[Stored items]
• • •

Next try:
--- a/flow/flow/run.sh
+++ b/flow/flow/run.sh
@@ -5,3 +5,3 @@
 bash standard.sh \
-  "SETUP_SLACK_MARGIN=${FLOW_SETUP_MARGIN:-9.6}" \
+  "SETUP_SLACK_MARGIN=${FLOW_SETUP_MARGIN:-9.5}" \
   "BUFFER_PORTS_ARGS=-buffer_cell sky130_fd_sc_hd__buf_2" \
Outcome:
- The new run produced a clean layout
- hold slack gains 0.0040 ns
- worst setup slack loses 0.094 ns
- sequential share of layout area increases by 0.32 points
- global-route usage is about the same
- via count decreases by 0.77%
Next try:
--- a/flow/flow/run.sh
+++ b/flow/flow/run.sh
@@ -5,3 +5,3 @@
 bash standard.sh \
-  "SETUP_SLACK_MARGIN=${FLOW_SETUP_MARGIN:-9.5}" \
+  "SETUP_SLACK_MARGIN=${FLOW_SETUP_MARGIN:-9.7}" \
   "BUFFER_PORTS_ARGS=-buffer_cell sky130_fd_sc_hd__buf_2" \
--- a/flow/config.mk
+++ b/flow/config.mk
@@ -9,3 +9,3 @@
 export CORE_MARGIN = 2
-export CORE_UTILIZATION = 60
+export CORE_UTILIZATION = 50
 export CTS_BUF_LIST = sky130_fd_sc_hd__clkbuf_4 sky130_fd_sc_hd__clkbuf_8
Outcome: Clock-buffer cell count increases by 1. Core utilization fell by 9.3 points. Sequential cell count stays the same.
Source: an optimization exercise on an open RTL-to-GDS flow (aim: small area, a short achievable clock period and few clock cycles per item). Production flows keep margins and buffers that such runs may drop. Only simulation tests tie the RTL to the original design; equivalence was not proved.

[flow/constraint.sdc]
create_clock -name core_clock -period 8.0 [get_ports {clk}]
set_input_delay 1.6000 -clock core_clock [delete_from_list [all_inputs] [get_ports {clk}]]
set_output_delay 1.6000 -clock core_clock [all_outputs]
set_load 0.01 [all_outputs]
[flow/config.mk]
export PLATFORM = sky130hd
export DESIGN_NAME = sha256_compress
export DESIGN_NICKNAME = sha256_compress
export VERILOG_FILES = /design/flow/design.v
export SDC_FILE = /design/flow/constraint.sdc
export NUM_CORES = 4
export LEC_CHECK = 0
export CAP_MARGIN = 20
export CORE_MARGIN = 2
export CORE_UTILIZATION = 40
export PLACE_DENSITY = 0.6
export SLEW_MARGIN = 20
[flow/run.sh]
#!/bin/bash
# synth_recipe.tcl (not shown) runs the flow's synth.tcl, then flattens the netlist and writes it again
# the make line also repeats each setting of config.mk as NAME=value (left out here)
make -C /OpenROAD-flow-scripts/flow DESIGN_CONFIG=/design/flow/config.mk WORK_HOME=/design/flow/orfs CLKGATE_MAP_FILE= SYNTH_SCRIPT=/design/flow/synth_recipe.tcl finish
From an optimization exercise on the open Yosys and OpenROAD flow, aimed at small area, a short achievable clock period and few clock cycles per item; shortcuts taken in it are not production practice. Function was checked by simulation only, so behaviour that the tests miss may differ from the original.

==> inputs of 04-25 <==
Design rs_codec, start of the top module:
module rs_codec (
    input  wire         clk,
    input  wire         rst,         
    input  wire         req_valid,
    output wire         req_ready,
    input  wire         req_write,   
    input  wire [159:0] req_word,    
    output reg          rsp_valid,
    output reg  [159:0] rsp_word,
    output reg  [1:0]   rsp_nerr,
    output reg          rsp_uncorr
);
    assign req_ready = 1'b1;
    reg         v0, wr0;
    reg [159:0] w0;
    always @(posedge clk) begin
        v0  <= req_valid && !rst;
        wr0 <= req_write;
        w0  <= req_word;
    end
    wire [31:0] t, chk, sp, s;
    rs_encoder  u_enc (.x(w0[159:32]), .t(t), .chk(chk));
    rs_syndrome u_syn (.t(t), .x(w0[31:0]), .s(sp));
    genvar j;
    generate
        for (j = 0; j < 4; j = j + 1) begin : tw
            rs_gf_to_tower u_tw (.a(sp[8*j +: 8]), .t(s[8*j +: 8]));
        end
    endgenerate
    reg         v1, rd1;
    reg [159:0] w1;
    reg [31:0]  s1r;
    always @(posedge clk) begin
        v1  <= v0 && !rst;
        rd1 <= !wr0;
        w1  <= {w0[159:32], wr0 ? chk : w0[31:0]};
        s1r <= s;
    end
    wire [7:0] d, n1, n2;
    rs_keyeq u_key (.s(s1r), .d(d), .n1(n1), .n2(n2));
    wire [3:0] n1_den;
    rs_gf_inv_den u_inv_den (.a(n1), .dl(n1_den));
    reg         v2, rd2, nz2, s0nz2, dz2;
    reg [159:0] w2;
    reg [7:0]   d2, n12, n22, s02, s12;
    reg [3:0]   nden2;
    always @(posedge clk) begin
        v2    <= v1 && !rst;
        rd2   <= rd1;
        nz2   <= (s1r != 32'h0);
        s0nz2 <= (s1r[7:0] != 8'h00);
        dz2   <= (d == 8'h00);
        w2    <= w1;
        d2    <= d;
        n12   <= n1;
        n22   <= n2;
  ...
==> flow/config.mk <==
export PLATFORM = sky130hd
export DESIGN_NAME = rs_codec
export DESIGN_NICKNAME = rs_codec
export VERILOG_FILES = /design/flow/design.v
export SDC_FILE = /design/flow/constraint.sdc
export NUM_CORES = 4
export LEC_CHECK = 0
export CAP_MARGIN = 20
export CORE_MARGIN = 2
export CORE_UTILIZATION = 60
export CTS_CLUSTER_DIAMETER = 100
export CTS_CLUSTER_SIZE = 25
export SLEW_MARGIN = 20
==> flow/constraint.sdc <==
create_clock -name core_clock -period 18.0 [get_ports {clk}]
set_input_delay 3.6000 -clock core_clock [delete_from_list [all_inputs] [get_ports {clk}]]
set_output_delay 3.6000 -clock core_clock [all_outputs]
set_load 0.01 [all_outputs]
standard.sh (not shown) runs the stock make flow with config.mk's settings and CLKGATE_MAP_FILE= SYNTH_SCRIPT=/design/flow/synth_recipe.tcl, a recipe that flattens the netlist after the stock synthesis.
==> flow/flow/run.sh <==
#!/bin/bash
set -uo pipefail
bash standard.sh SETUP_SLACK_MARGIN=13.5 "BUFFER_PORTS_ARGS=-buffer_cell sky130_fd_sc_hd__buf_1" finish > standard.log 2>&1
==> 04-26: changes against 04-25 <==
==> flow/flow/run.sh (replaced) <==
#!/bin/bash
set -uo pipefail
bash standard.sh SETUP_SLACK_MARGIN=13.3 "BUFFER_PORTS_ARGS=-buffer_cell sky130_fd_sc_hd__buf_1" finish > standard.log 2>&1
Settings changed: CORE_UTILIZATION 60 to 55.
==> 05-04: changes against 04-25 <==
==> flow/flow/run.sh (replaced) <==
#!/bin/bash
set -uo pipefail
bash standard.sh SETUP_SLACK_MARGIN=13.3 "BUFFER_PORTS_ARGS=-buffer_cell sky130_fd_sc_hd__buf_1" finish > standard.log 2>&1
==> comparison table <==
| quantity | 04-25 | 04-26 | 05-04 |
|---|---|---|---|
| Status | timing/DRC/antenna clean | timing/DRC/antenna clean | timing/DRC/antenna clean |
| # nets final | 4751 | 4740 | 4742 |
| Share of final-layout standard cells stronger than drive strength 1 | 13.3% | 12.1% | 12.3% |
| Crit path largest cell delay | 0.38 ns | 0.41 ns | 0.38 ns |
| Met2 track utilization from global routing | 56.2% | 52.3% | 56.0% |
| Setup Buffers After CTS | 6 | 0 | 2 |
| Non-clock buffer share of cell area | 5.14% | 4.95% | 5.00% |
| Antenna violations before repair | 13 | 10 | 13 |
| Critical path endpoint | rsp_word[7] | rsp_word[103] | rsp_word[7] |
| CTS Buf Count | 48 | 47 | 48 |
| Utilization after layout | 67.4% | 61.8% | 67.0% |
| Achievable clock frequency | 210 MHz | 210 MHz | 209 MHz |
| Area after DPL | 50000 um2 | 50100 um2 | 50000 um2 |
| Portion of the layout cell area used by clock cells | 2.76% | 2.66% | 2.78% |
Testbench counts of 04-25, summed over its fixed seeds: cycles 6,440, items 6,400.
Testbench counts of 04-26, summed over its fixed seeds: cycles 6,440, items 6,400.
Testbench counts of 05-04, summed over its fixed seeds: cycles 6,440, items 6,400.

what the ideal ports hide:
In the flow no input, the clock included, has a driving cell. The finished layouts below were timed again as built, in two steps. Step 1 sets driving cells, clkbuf_16 on the clock port and buf_2 on the other inputs (assumed; they add their load-dependent delay and slew). Step 2 adds t to the input delays and takes it off the output delays; t is the mean of the earliest and latest rising clock arrival at the registers after step 1. Input paths then give back, and output paths get back, about the clock's delay inside the block. Slacks: no drivers / after step 1 / after step 2; pairs: no drivers / after step 1.
| run | t, ns | slack for setup (ns) | latest minus earliest clock arrival (ns) | worst register clock-pin slew, ns | worst slew at a driven data input, ns |
|---|---|---|---|---|---|
| 04-25 | 0.710 | 13.231 / 13.160 / 13.385 | 0.063 / 0.063 | 0.11 / 0.11 | 0.07 |
| 04-26 | 0.708 | 13.231 / 13.160 / 13.307 | 0.061 / 0.061 | 0.10 / 0.10 | 0.07 |
| 05-04 | 0.712 | 13.225 / 13.155 / 13.293 | 0.062 / 0.062 | 0.11 / 0.11 | 0.07 |
After both steps every run listed still meets setup and hold.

• • •

Lines to set down from above: the line with "- worst setup slack loses 0.094 ns", the line with "export CTS_BUF_LIST = sky130_fd_sc_hd__clkbuf_4", and every line between, each exactly as written.

- worst setup slack loses 0.094 ns
- sequential share of layout area increases by 0.32 points
- global-route usage is about the same
- via count decreases by 0.77%
Next try:
--- a/flow/flow/run.sh
+++ b/flow/flow/run.sh
@@ -5,3 +5,3 @@
 bash standard.sh \
-  "SETUP_SLACK_MARGIN=${FLOW_SETUP_MARGIN:-9.5}" \
+  "SETUP_SLACK_MARGIN=${FLOW_SETUP_MARGIN:-9.7}" \
   "BUFFER_PORTS_ARGS=-buffer_cell sky130_fd_sc_hd__buf_2" \
--- a/flow/config.mk
+++ b/flow/config.mk
@@ -9,3 +9,3 @@
 export CORE_MARGIN = 2
-export CORE_UTILIZATION = 60
+export CORE_UTILIZATION = 50
 export CTS_BUF_LIST = sky130_fd_sc_hd__clkbuf_4 sky130_fd_sc_hd__clkbuf_8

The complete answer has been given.